BEGIN Data supplied
File: src/rtl/rv32i_ldst_ctrl.sv
// Load/store controller bridging the RV32I ALU to an Avalon-MM master port.
// One access at a time; the pipeline is frozen via stall until the access completes or times out.
module rv32i_ldst_ctrl #(
  parameter int unsigned TIMEOUT = 1023
) (
  input  logic        clk,
  input  logic        reset_n,
  input  logic        load,
  input  logic        store,
  input  logic [31:0] addr,
  input  logic [3:0]  st_be,
  input  logic [31:0] st_data,
  output logic        stall,
  output logic        clr_load_op,
  output logic [31:0] ld_data,
  output logic        bus_err,
  output logic [31:0] avm_address,
  output logic        avm_read,
  output logic        avm_write,
  output logic [3:0]  avm_byteenable,
  output logic [31:0] avm_writedata,
  input  logic [31:0] avm_readdata,
  input  logic        avm_readdatavalid,
  input  logic        avm_waitrequest
);

  typedef enum logic [2:0] {
    IDLE = 3'd0,
    RD   = 3'd1,
    RDW  = 3'd2,
    WR   = 3'd3,
    DONE = 3'd4
  } state_t;

  localparam logic [15:0] TMO = 16'(TIMEOUT);

  state_t      state;
  logic [15:0] cnt;
  logic        is_load;
  logic        timeout;

  assign timeout = (cnt == TMO);

  // Freeze the pipeline as soon as a request appears, and release it in DONE.
  always_comb begin
    stall = 1'b0;
    case (state)
      IDLE:         stall = load | store;
      RD, RDW, WR:  stall = 1'b1;
      DONE:         stall = 1'b0;
      default:      stall = 1'b0;
    endcase
  end

  // Access sequencer; every output except stall is a register.
  always_ff @(posedge clk or negedge reset_n) begin
    if (!reset_n) begin
      state          <= IDLE;
      cnt            <= 16'd0;
      is_load        <= 1'b0;
      avm_read       <= 1'b0;
      avm_write      <= 1'b0;
      avm_address    <= 32'd0;
      avm_byteenable <= 4'd0;
      avm_writedata  <= 32'd0;
      ld_data        <= 32'd0;
      clr_load_op    <= 1'b0;
      bus_err        <= 1'b0;
    end else begin
      case (state)
        IDLE: begin
          clr_load_op <= 1'b0;
          bus_err     <= 1'b0;
          cnt         <= 16'd0;
          if (load) begin
            avm_address    <= addr;
            avm_byteenable <= 4'hF;
            avm_read       <= 1'b1;
            is_load        <= 1'b1;
            state          <= RD;
          end else if (store) begin
            avm_address    <= addr;
            avm_byteenable <= st_be;
            avm_writedata  <= st_data;
            avm_write      <= 1'b1;
            is_load        <= 1'b0;
            state          <= WR;
          end else begin
            state <= IDLE;
          end
        end
        RD, RDW, WR: begin
          if (timeout) begin
            avm_read    <= 1'b0;
            avm_write   <= 1'b0;
            ld_data     <= 32'd0;
            bus_err     <= 1'b1;
            clr_load_op <= is_load;
            state       <= DONE;
          end else begin
            cnt <= cnt + 16'd1;
            if (state == WR) begin
              if (!avm_waitrequest) begin
                avm_write <= 1'b0;
                state     <= DONE;
              end else begin
                state <= WR;
              end
            end else if (state == RD && avm_waitrequest) begin
              state <= RD;
            end else begin
              // Read accepted (or already waiting): readdatavalid may arrive in the accept cycle.
              avm_read <= 1'b0;
              if (avm_readdatavalid) begin
                ld_data     <= avm_readdata;
                clr_load_op <= 1'b1;
                state       <= DONE;
              end else begin
                state <= RDW;
              end
            end
          end
        end
        DONE: begin
          clr_load_op <= 1'b0;
          bus_err     <= 1'b0;
          state       <= IDLE;
        end
        default: begin
          avm_read  <= 1'b0;
          avm_write <= 1'b0;
          state     <= IDLE;
        end
      endcase
    end
  end

endmodule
END Data supplied
[Exercise brief] Please transcribe the material above in full, keeping every character intact.

[Task response]
File: src/rtl/rv32i_ldst_ctrl.sv
// Load/store controller bridging the RV32I ALU to an Avalon-MM master port.
// One access at a time; the pipeline is frozen via stall until the access completes or times out.
module rv32i_ldst_ctrl #(
  parameter int unsigned TIMEOUT = 1023
) (
  input  logic        clk,
  input  logic        reset_n,
  input  logic        load,
  input  logic        store,
  input  logic [31:0] addr,
  input  logic [3:0]  st_be,
  input  logic [31:0] st_data,
  output logic        stall,
  output logic        clr_load_op,
  output logic [31:0] ld_data,
  output logic        bus_err,
  output logic [31:0] avm_address,
  output logic        avm_read,
  output logic        avm_write,
  output logic [3:0]  avm_byteenable,
  output logic [31:0] avm_writedata,
  input  logic [31:0] avm_readdata,
  input  logic        avm_readdatavalid,
  input  logic        avm_waitrequest
);

  typedef enum logic [2:0] {
    IDLE = 3'd0,
    RD   = 3'd1,
    RDW  = 3'd2,
    WR   = 3'd3,
    DONE = 3'd4
  } state_t;

  localparam logic [15:0] TMO = 16'(TIMEOUT);

  state_t      state;
  logic [15:0] cnt;
  logic        is_load;
  logic        timeout;

  assign timeout = (cnt == TMO);

  // Freeze the pipeline as soon as a request appears, and release it in DONE.
  always_comb begin
    stall = 1'b0;
    case (state)
      IDLE:         stall = load | store;
      RD, RDW, WR:  stall = 1'b1;
      DONE:         stall = 1'b0;
      default:      stall = 1'b0;
    endcase
  end

  // Access sequencer; every output except stall is a register.
  always_ff @(posedge clk or negedge reset_n) begin
    if (!reset_n) begin
      state          <= IDLE;
      cnt            <= 16'd0;
      is_load        <= 1'b0;
      avm_read       <= 1'b0;
      avm_write      <= 1'b0;
      avm_address    <= 32'd0;
      avm_byteenable <= 4'd0;
      avm_writedata  <= 32'd0;
      ld_data        <= 32'd0;
      clr_load_op    <= 1'b0;
      bus_err        <= 1'b0;
    end else begin
      case (state)
        IDLE: begin
          clr_load_op <= 1'b0;
          bus_err     <= 1'b0;
          cnt         <= 16'd0;
          if (load) begin
            avm_address    <= addr;
            avm_byteenable <= 4'hF;
            avm_read       <= 1'b1;
            is_load        <= 1'b1;
            state          <= RD;
          end else if (store) begin
            avm_address    <= addr;
            avm_byteenable <= st_be;
            avm_writedata  <= st_data;
            avm_write      <= 1'b1;
            is_load        <= 1'b0;
            state          <= WR;
          end else begin
            state <= IDLE;
          end
        end
        RD, RDW, WR: begin
          if (timeout) begin
            avm_read    <= 1'b0;
            avm_write   <= 1'b0;
            ld_data     <= 32'd0;
            bus_err     <= 1'b1;
            clr_load_op <= is_load;
            state       <= DONE;
          end else begin
            cnt <= cnt + 16'd1;
            if (state == WR) begin
              if (!avm_waitrequest) begin
                avm_write <= 1'b0;
                state     <= DONE;
              end else begin
                state <= WR;
              end
            end else if (state == RD && avm_waitrequest) begin
              state <= RD;
            end else begin
              // Read accepted (or already waiting): readdatavalid may arrive in the accept cycle.
              avm_read <= 1'b0;
              if (avm_readdatavalid) begin
                ld_data     <= avm_readdata;
                clr_load_op <= 1'b1;
                state       <= DONE;
              end else begin
                state <= RDW;
              end
            end
          end
        end
        DONE: begin
          clr_load_op <= 1'b0;
          bus_err     <= 1'b0;
          state       <= IDLE;
        end
        default: begin
          avm_read  <= 1'b0;
          avm_write <= 1'b0;
          state     <= IDLE;
        end
      endcase
    end
  end

endmodule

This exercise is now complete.